Contrairement à celle de Bray, mon article a disparu du Web pendant un moment, puis a été remis en ligne avec sa date de publication d’origine - mais quelques années plus tard, et sur un domaine différent. Il s’agit d’une différence importante. Une différence qui pourrait nous faire considérer que, dans mon cas, je suis en partie responsable de l’échec de référencement de Google. Pourtant, en pratique, le résultat est le même:

DuckDuckGo référence en première position la réponse la plus pertinente - et à vrai dire la seule réponse à laquelle s’attend quelqu’un intéressé par ce post aujourd’hui: le lien actuel, vers la version originale, sur le site (actuel) de son auteur. DuckDuckGo réussit. Google échoue - aujourd’hui, pas à l’époque de la rédaction bien sûr.

Bray en conclut que Google oublie délibérément les pages anciennes, parce qu’“indexer l’ensemble du Web est absolument hors-de-prix, et l’est chaque jour un peu plus.” Ce que veut Google, ajoute-t-il, c’est “vous apporter les bonnes réponses aux questions qui vous intéressent à l’heure actuelle.” Sa conclusion? Si le Web doit devenir “une archive durable, sur le long terme, du patrimoine intellectuel de l’humanité… il doit être indexé, comme on le ferait dans une bibliothèque. Google n’est apparemment pas de cet avis.”
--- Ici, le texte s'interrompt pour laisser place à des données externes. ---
==> v36 <==
// router
module router (
    input logic clk,
    input logic rst_n,
    input logic [3:0]  req_i,       
    input logic [31:0] data_n_i,
    input logic [31:0] data_s_i,
    input logic [31:0] data_e_i,
    input logic [31:0] data_w_i,
    input logic        yumi_i,     
    output logic [31:0] data_o,
    output logic        valid_o,
    output logic        busy_o
);
    logic [31:0] buffer [0:63];      
    logic [5:0]  write_ptr, read_ptr; 
    logic [6:0]  count;              
    logic write_en;
    logic read_en;
    assign write_en = (|req_i) && (count < 64);
    assign read_en  = (count > 0) && yumi_i;
    always_ff @(posedge clk or negedge rst_n) begin
        if (!rst_n) begin
            write_ptr <= 0;
            read_ptr  <= 0;
            count     <= 0;
            busy_o    <= 0;
            valid_o   <= 0;
            data_o    <= 0;
        end else begin
            if (write_en) begin
                if (req_i[0])      buffer[write_ptr] <= data_n_i;
                else if (req_i[1]) buffer[write_ptr] <= data_s_i;
                else if (req_i[2]) buffer[write_ptr] <= data_e_i;
                else if (req_i[3]) buffer[write_ptr] <= data_w_i;
                write_ptr <= write_ptr + 1;
            end
            if (read_en) begin
                data_o    <= buffer[read_ptr];
                valid_o   <= 1;
                read_ptr  <= read_ptr + 1;
            end else begin
                valid_o <= 0;
            end
            if (write_en && !read_en) begin
                count <= count + 1;           
            end 
            else if (!write_en && read_en) begin
                count <= count - 1;           
            end
            if (count >= 60) busy_o <= 1; 
            else             busy_o <= 0;
        end
    end
endmodule
==> flow/config.mk <==
export PLATFORM = sky130hd
export DESIGN_NAME = router
export DESIGN_NICKNAME = router
export VERILOG_FILES = /design/flow/design.v
export SDC_FILE = /design/flow/constraint.sdc
export NUM_CORES = 4
export LEC_CHECK = 0
export ABC_AREA = 1
export CAP_MARGIN = 20
export CORE_MARGIN = 2
export CORE_UTILIZATION = 72
export CTS_CLUSTER_SIZE = 73
export PLACE_DENSITY = 0.37
export SLEW_MARGIN = 20
==> flow/constraint.sdc <==
create_clock -name core_clock -period 2.54 [get_ports {clk}]
set_input_delay 0.5080 -clock core_clock [delete_from_list [all_inputs] [get_ports {clk}]]
set_output_delay 0.5080 -clock core_clock [all_outputs]
set_load 0.01 [all_outputs]
run.sh (not shown) runs the stock make flow with config.mk's settings and CLKGATE_MAP_FILE=.
==> v30: changes against v36 <==
==> flow/config.mk (replaced) <==
export PLATFORM = sky130hd
export DESIGN_NAME = router
export DESIGN_NICKNAME = router
export VERILOG_FILES = /design/flow/design.v
export SDC_FILE = /design/flow/constraint.sdc
export NUM_CORES = 4
export LEC_CHECK = 0
export ABC_AREA = 0
export CAP_MARGIN = 5
export CELL_PAD_IN_SITES_GLOBAL_PLACEMENT = 2
export CORE_MARGIN = 2
export CORE_UTILIZATION = 34
export CTS_CLUSTER_DIAMETER = 266
export CTS_CLUSTER_SIZE = 11
export PLACE_DENSITY = 0.84
export SLEW_MARGIN = 20
export TNS_END_PERCENT = 60
==> flow/constraint.sdc (replaced) <==
create_clock -name core_clock -period 5.51 [get_ports {clk}]
set_input_delay 1.1020 -clock core_clock [delete_from_list [all_inputs] [get_ports {clk}]]
set_output_delay 1.1020 -clock core_clock [all_outputs]
set_load 0.01 [all_outputs]
==> v29: changes against v36 <==
==> flow/config.mk (replaced) <==
export PLATFORM = sky130hd
export DESIGN_NAME = router
export DESIGN_NICKNAME = router
export VERILOG_FILES = /design/flow/design.v
export SDC_FILE = /design/flow/constraint.sdc
export NUM_CORES = 4
export LEC_CHECK = 0
export CAP_MARGIN = 20
export CELL_PAD_IN_SITES_GLOBAL_PLACEMENT = 3
export CORE_MARGIN = 4
export CORE_UTILIZATION = 50
export CTS_CLUSTER_SIZE = 71
export GPL_ROUTABILITY_DRIVEN = 0
export GPL_TIMING_DRIVEN = 0
export MAX_ROUTING_LAYER = met4
export PLACE_DENSITY = 0.39
export SLEW_MARGIN = 20
==> flow/constraint.sdc (replaced) <==
create_clock -name core_clock -period 6.09 [get_ports {clk}]
set_input_delay 1.2180 -clock core_clock [delete_from_list [all_inputs] [get_ports {clk}]]
set_output_delay 1.2180 -clock core_clock [all_outputs]
set_load 0.01 [all_outputs]
==> v32: changes against v36 <==
==> flow/config.mk (replaced) <==
export PLATFORM = sky130hd
export DESIGN_NAME = router
export DESIGN_NICKNAME = router
export VERILOG_FILES = /design/flow/design.v
export SDC_FILE = /design/flow/constraint.sdc
export NUM_CORES = 4
export LEC_CHECK = 0
export CAP_MARGIN = 20
export CORE_ASPECT_RATIO = 0.53
export CORE_MARGIN = 2
export CORE_UTILIZATION = 40
export CTS_CLUSTER_DIAMETER = 282
export PLACE_DENSITY_LB_ADDON = 0.07
export SETUP_SLACK_MARGIN = 0.62
export SLEW_MARGIN = 20
export TNS_END_PERCENT = 20
==> flow/constraint.sdc (replaced) <==
create_clock -name core_clock -period 4.58 [get_ports {clk}]
set_input_delay 0.9160 -clock core_clock [delete_from_list [all_inputs] [get_ports {clk}]]
set_output_delay 0.9160 -clock core_clock [all_outputs]
set_load 0.01 [all_outputs]
==> results.txt <==
run metrics: Latency at later pin about 0.88 ns, period utilisation layout 1.210, PnR worst setup slack -0.5341 ns, Final setup viols approximately 250, outcome complete, but fails checks, crit-path cells buf_4 -> nand2_8 -> buf_12 -> buf_12 -> nor2_4 -> buf_4 -> clkbuf_16 -> nand2_1 -> nand2_1 -> nor2_1 -> nand2_1 -> nor2_2 -> nand2_1 -> nor2_1 -> nand2_1 -> nand2_1 -> nand2_1, Worst path max stage delay 0.64 ns, RSZ-0062 raised after global routing true, layout violations negative setup slack
-- figures above: v36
Je suis d’accord avec lui. C’est d’ailleurs pourquoi je trouve que le titre choisi par BoingBoing quand ils ont relayé cette affaire induit en erreur: “Google oublie le web des origines”, ont-ils titré. Mais les deux publications dont on vient de parler ne font pas partie du “web des origines” - elles ne sont d’ailleurs pas si “vieilles” que ça. A moins que nous n’ayons raté quelque chose, il semble plus correct de dire que Google oublie ce qui est vieux de plus de 10 ans. Si c’est bien le cas, chaque année, Google se souviendra et indexera une portion du web de plus en plus petite. Google fait ce choix tout simplement parce qu’il leur est impossible de faire mieux, en raison de contraintes économiques et/ou techniques. Et ses concurrents vont être confrontés tôt ou tard au même problème. Cela ne fait par ailleurs que rendre de plus en plus grand le problème de savoir de quoi se souvenir, et quoi oublier. Et surtout de savoir qui devrait choisir de retenir et d’oublier, et comment.